* WHAT YOU SHOULD DO *
Nothing but the lines from the one containing "export SDC_FILE = /design/constraint.sdc" through the final line of the data should be repeated, and each must be exact.

[THE DATA Boundary: Start]

[config.mk]
export PLATFORM = sky130hd
export DESIGN_NAME = snes_pad_reader_flat
export DESIGN_NICKNAME = d
export VERILOG_FILES = /design/src/rtl/snes_pad_reader_pkg.sv /design/src/rtl/snes_pad_reader_if.sv /design/src/rtl/snes_pad_reader_sync_2ff.sv /design/src/rtl/snes_pad_reader.sv /design/src/flat_wrapper.sv
export SDC_FILE = /design/constraint.sdc
export NUM_CORES = 1
export LEC_CHECK = 0
export ABC_AREA = 1
export CAP_MARGIN = 25
export CORE_MARGIN = 4
export CORE_UTILIZATION = 32
export DETAILED_ROUTE_END_ITERATION = 8
export GPL_TIMING_DRIVEN = 0
export HOLD_SLACK_MARGIN = 0.1
export SETUP_SLACK_MARGIN = 0.5
export SYNTH_ARGS = -nofsm -noshare
export SYNTH_HDL_FRONTEND = slang
export SYNTH_HIERARCHICAL = 1
export SYNTH_SLANG_ARGS = --single-unit
[constraint.sdc]
create_clock -name system_clock -period 2 [get_ports system_clock]
set_input_delay 0.3 -clock system_clock [delete_from_list [all_inputs] [get_ports system_clock]]
set_output_delay 0.3 -clock system_clock [all_outputs]
set_load 0.02 [all_outputs]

[THE DATA Boundary: End]

* EXPECTED ANSWER *
export SDC_FILE = /design/constraint.sdc
export NUM_CORES = 1
export LEC_CHECK = 0
export ABC_AREA = 1
export CAP_MARGIN = 25
export CORE_MARGIN = 4
export CORE_UTILIZATION = 32
export DETAILED_ROUTE_END_ITERATION = 8
export GPL_TIMING_DRIVEN = 0
export HOLD_SLACK_MARGIN = 0.1
export SETUP_SLACK_MARGIN = 0.5
export SYNTH_ARGS = -nofsm -noshare
export SYNTH_HDL_FRONTEND = slang
export SYNTH_HIERARCHICAL = 1
export SYNTH_SLANG_ARGS = --single-unit
[constraint.sdc]
create_clock -name system_clock -period 2 [get_ports system_clock]
set_input_delay 0.3 -clock system_clock [delete_from_list [all_inputs] [get_ports system_clock]]
set_output_delay 0.3 -clock system_clock [all_outputs]
set_load 0.02 [all_outputs]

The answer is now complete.